Figure 2

The conserved transmembrane and ER luminal loop regions of seipin are required for its interaction with GPAT3. (A) HEK293 cells were transfected with empty vector (−), wild-type Myc-seipin (WT) or mutant seipin lacking the N-terminus (ΔNT), the first transmembrane domain (ΔTM1), the ER luminal loop region (Δloop), the second transmembrane domain (ΔTM2) or the C-terminus (ΔCT) in the absence or presence of FLAG-tagged GPAT3 as indicated.
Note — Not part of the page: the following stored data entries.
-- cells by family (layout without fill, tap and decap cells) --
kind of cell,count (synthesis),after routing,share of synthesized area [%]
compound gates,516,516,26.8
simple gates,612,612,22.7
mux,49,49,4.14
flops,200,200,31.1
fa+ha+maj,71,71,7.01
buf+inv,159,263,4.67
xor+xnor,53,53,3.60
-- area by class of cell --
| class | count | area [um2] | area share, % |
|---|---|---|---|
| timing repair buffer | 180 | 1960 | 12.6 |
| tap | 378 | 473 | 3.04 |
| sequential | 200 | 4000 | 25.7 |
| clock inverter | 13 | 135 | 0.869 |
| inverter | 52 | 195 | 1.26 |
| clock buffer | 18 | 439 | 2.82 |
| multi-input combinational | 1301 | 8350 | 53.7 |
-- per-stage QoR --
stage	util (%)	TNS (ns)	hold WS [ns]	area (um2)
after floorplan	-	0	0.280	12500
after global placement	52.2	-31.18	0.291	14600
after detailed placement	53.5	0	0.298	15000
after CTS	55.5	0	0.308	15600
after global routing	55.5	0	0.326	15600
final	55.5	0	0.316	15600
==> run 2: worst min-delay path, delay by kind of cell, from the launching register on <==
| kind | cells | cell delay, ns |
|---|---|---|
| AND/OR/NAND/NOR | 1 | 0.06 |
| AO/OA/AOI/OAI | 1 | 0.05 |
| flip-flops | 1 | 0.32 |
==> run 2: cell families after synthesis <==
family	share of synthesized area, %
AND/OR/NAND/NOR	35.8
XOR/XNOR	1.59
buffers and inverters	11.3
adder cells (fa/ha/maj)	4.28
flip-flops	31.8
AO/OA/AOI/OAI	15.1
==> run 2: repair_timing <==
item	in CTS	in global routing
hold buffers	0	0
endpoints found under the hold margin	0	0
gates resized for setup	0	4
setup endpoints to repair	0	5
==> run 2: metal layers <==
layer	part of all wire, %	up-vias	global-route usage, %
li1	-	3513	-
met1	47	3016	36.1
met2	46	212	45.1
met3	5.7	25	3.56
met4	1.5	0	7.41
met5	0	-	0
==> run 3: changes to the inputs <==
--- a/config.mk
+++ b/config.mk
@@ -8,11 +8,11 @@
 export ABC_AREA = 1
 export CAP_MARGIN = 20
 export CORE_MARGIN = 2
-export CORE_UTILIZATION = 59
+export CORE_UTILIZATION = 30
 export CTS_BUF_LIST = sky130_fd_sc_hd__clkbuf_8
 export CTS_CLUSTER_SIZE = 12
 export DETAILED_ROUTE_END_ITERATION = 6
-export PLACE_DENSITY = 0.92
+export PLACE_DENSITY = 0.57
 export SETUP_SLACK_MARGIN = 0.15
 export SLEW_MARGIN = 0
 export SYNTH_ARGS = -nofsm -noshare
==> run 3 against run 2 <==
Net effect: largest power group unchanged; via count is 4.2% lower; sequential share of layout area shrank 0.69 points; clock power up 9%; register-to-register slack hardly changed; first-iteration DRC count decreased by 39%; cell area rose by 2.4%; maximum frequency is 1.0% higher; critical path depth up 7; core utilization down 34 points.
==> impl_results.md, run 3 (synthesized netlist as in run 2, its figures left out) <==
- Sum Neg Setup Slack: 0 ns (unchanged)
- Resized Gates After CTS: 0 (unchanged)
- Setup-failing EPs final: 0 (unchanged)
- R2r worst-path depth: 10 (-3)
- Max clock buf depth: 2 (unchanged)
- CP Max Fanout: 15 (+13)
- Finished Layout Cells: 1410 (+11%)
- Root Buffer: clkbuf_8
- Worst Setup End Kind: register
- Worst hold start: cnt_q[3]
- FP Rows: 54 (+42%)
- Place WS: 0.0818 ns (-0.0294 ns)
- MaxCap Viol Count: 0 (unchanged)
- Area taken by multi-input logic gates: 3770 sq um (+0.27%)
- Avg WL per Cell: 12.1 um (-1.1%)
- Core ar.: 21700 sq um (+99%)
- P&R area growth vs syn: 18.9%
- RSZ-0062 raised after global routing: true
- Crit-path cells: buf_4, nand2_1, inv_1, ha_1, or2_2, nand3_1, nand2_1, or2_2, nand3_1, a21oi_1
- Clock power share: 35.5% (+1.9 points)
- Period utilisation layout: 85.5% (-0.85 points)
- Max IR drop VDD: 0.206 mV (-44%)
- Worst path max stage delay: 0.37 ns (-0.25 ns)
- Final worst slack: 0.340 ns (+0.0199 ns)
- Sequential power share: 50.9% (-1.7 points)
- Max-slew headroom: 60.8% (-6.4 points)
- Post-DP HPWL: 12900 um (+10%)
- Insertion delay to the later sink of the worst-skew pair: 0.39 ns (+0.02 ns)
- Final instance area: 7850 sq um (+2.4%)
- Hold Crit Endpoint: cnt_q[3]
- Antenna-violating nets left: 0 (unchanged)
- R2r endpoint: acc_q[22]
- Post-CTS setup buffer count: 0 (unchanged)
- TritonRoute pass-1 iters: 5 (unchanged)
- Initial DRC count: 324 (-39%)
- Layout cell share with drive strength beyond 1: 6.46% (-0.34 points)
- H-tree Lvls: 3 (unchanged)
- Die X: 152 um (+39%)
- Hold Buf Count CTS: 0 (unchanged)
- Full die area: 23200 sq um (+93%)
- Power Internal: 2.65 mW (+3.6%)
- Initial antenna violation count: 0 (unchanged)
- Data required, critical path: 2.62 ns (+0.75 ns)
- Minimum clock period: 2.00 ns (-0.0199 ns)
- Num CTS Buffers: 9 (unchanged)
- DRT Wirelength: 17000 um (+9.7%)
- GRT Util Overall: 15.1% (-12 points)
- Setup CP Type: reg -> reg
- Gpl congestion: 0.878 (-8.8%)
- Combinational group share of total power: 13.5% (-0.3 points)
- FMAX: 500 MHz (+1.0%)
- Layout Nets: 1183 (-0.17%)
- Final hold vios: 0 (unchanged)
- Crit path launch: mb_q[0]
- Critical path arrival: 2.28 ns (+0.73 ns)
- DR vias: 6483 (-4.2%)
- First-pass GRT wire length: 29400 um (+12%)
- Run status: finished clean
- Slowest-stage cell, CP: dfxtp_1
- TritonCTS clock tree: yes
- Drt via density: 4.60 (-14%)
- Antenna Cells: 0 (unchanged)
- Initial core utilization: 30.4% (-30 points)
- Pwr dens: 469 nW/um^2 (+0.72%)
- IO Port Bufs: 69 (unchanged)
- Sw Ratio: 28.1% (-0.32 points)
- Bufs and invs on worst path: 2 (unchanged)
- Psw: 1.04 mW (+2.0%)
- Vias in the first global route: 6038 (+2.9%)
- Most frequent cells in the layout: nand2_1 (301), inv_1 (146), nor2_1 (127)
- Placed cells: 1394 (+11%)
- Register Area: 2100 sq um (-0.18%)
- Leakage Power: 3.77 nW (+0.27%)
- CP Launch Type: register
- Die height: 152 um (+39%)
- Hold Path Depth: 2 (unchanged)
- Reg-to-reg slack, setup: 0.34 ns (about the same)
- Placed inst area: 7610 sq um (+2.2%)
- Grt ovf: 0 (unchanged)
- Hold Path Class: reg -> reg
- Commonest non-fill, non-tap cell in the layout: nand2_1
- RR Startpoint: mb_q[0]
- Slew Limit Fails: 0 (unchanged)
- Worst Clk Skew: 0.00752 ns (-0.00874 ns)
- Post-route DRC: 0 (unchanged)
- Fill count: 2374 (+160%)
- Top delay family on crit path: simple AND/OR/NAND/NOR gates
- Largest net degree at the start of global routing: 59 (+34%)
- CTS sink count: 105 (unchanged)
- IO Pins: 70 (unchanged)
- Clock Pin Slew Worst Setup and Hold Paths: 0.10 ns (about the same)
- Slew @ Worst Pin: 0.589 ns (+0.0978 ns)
## src/rtl/ft245_rx_framer.sv

```systemverilog
// ft245_rx_framer: hunts a sync byte plus a 24-bit length header in the FT245 receive stream and forwards only payload bytes, tagged with sof/eof
module ft245_rx_framer #(
    parameter logic [7:0] SYNC_BYTE    = 8'hCD,
    parameter int         IDLE_TIMEOUT = 1024
) (
    input  logic        ftdi_clk,
    input  logic        rst,
    input  logic [7:0]  i_in_data,
    input  logic        i_in_valid,
    output logic        o_in_ready,
    output logic [7:0]  o_out_data,
    output logic        o_out_sof,
    output logic        o_out_eof,
    output logic        o_out_wr,
    input  logic        i_out_full,
    output logic        o_frame_active,
    output logic [23:0] o_frame_len,
    output logic        o_err_sync,
    output logic        o_err_timeout,
    output logic [15:0] o_frame_count
);
    typedef enum logic [2:0] {HUNT, LEN2, LEN1, LEN0, PAYLOAD} state_t;

    localparam logic [15:0] TMO_LAST = 16'(IDLE_TIMEOUT - 1);

    state_t      r_state;
    logic [24:0] r_rem;
    logic [15:0] r_tmo;
    logic        r_first;
    logic [7:0]  r_data;
    logic        r_sof;
    logic        r_eof;
    logic        r_wr;
    logic [23:0] r_len;
    logic        r_err_sync;
    logic        r_err_tmo;
    logic [15:0] r_count;
    logic        w_acc;

    assign o_in_ready     = (r_state == PAYLOAD) ? !i_out_full : 1'b1;
    assign w_acc          = i_in_valid && o_in_ready;
    assign o_frame_active = r_state != HUNT;
    assign o_out_data     = r_data;
    assign o_out_sof      = r_sof;
    assign o_out_eof      = r_eof;
    assign o_out_wr       = r_wr;
    assign o_frame_len    = r_len;
    assign o_err_sync     = r_err_sync;
    assign o_err_timeout  = r_err_tmo;
    assign o_frame_count  = r_count;

    // Header/payload state machine with registered FIFO write port and idle-timeout abort; an acceptance always beats an expiring timeout
    always_ff @(posedge ftdi_clk) begin
        if (rst) begin
            r_state    <= HUNT;
            r_rem      <= '0;
            r_tmo      <= '0;
            r_first    <= 1'b0;
            r_data     <= '0;
            r_sof      <= 1'b0;
            r_eof      <= 1'b0;
            r_wr       <= 1'b0;
            r_len      <= '0;
            r_err_sync <= 1'b0;
            r_err_tmo  <= 1'b0;
            r_count    <= '0;
        end else begin
            r_wr       <= 1'b0;
            r_sof      <= 1'b0;
            r_eof      <= 1'b0;
            r_err_sync <= 1'b0;
            r_err_tmo  <= 1'b0;
            case (r_state)
                HUNT: if (w_acc) begin
                    if (i_in_data == SYNC_BYTE) r_state <= LEN2;
                    else r_err_sync <= 1'b1;
                end
                LEN2: if (w_acc) begin
                    r_len[23:16] <= i_in_data;
                    r_state      <= LEN1;
                end
                LEN1: if (w_acc) begin
                    r_len[15:8] <= i_in_data;
                    r_state     <= LEN0;
                end
                LEN0: if (w_acc) begin
                    r_len[7:0] <= i_in_data;
                    r_rem      <= 25'({r_len[23:8], i_in_data}) + 25'd1;
                    r_first    <= 1'b1;
                    r_state    <= PAYLOAD;
                end
                PAYLOAD: if (w_acc) begin
                    r_data  <= i_in_data;
                    r_wr    <= 1'b1;
                    r_sof   <= r_first;
                    r_first <= 1'b0;
                    r_eof   <= r_rem == 25'd1;
                    r_rem   <= r_rem - 25'd1;
                    if (r_rem == 25'd1) begin
                        r_state <= HUNT;
                        r_count <= r_count + 16'd1;
                    end
                end
                default: r_state <= HUNT;
            endcase
            if (r_state == HUNT || w_acc) r_tmo <= '0;
            else if (!i_in_valid) begin
                if (r_tmo == TMO_LAST) begin
                    r_err_tmo <= 1'b1;
                    r_state   <= HUNT;
                    r_tmo     <= '0;
                end else r_tmo <= r_tmo + 16'd1;
            end
        end
    end
endmodule

```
Cell lysates or anti-FLAG immunoprecipitates were separated by SDS-PAGE and immunoblotted with antibodies to FLAG, Myc and calnexin. (B) Quantification analysis of the binding of WT or mutant forms of seipin to FLAG-GPAT3. Data represent means ± SEM (n = 3), normalized to expression levels and expressed as a fold of that observed with wild-type seipin. * indicates p < 0.05, ** indicates p < 0.01 and *** indicates p < 0.001 versus co-immunoprecipitation with wild-type seipin. (C) HEK293 cells were transfected with empty vector (−), N-terminal FLAG-tagged wild-type seipin (WT) or identically-tagged T78A, L91P and A212P forms of seipin in the presence or absence of Myc-tagged GPAT3. Cell lysates or anti-FLAG immunoprecipitates were separated by SDS-PAGE and immunoblotted with antibodies to FLAG, Myc and calnexin. (D) Quantification analysis of the binding of WT or mutant forms of seipin to Myc-GPAT3. Data represent the means ± SEM (n = 3), normalized to expression levels and expressed as a fold of that observed with wild-type seipin. * indicates p < 0.05, ** indicates p < 0.01 versus co-immunoprecipitation with wild-type seipin.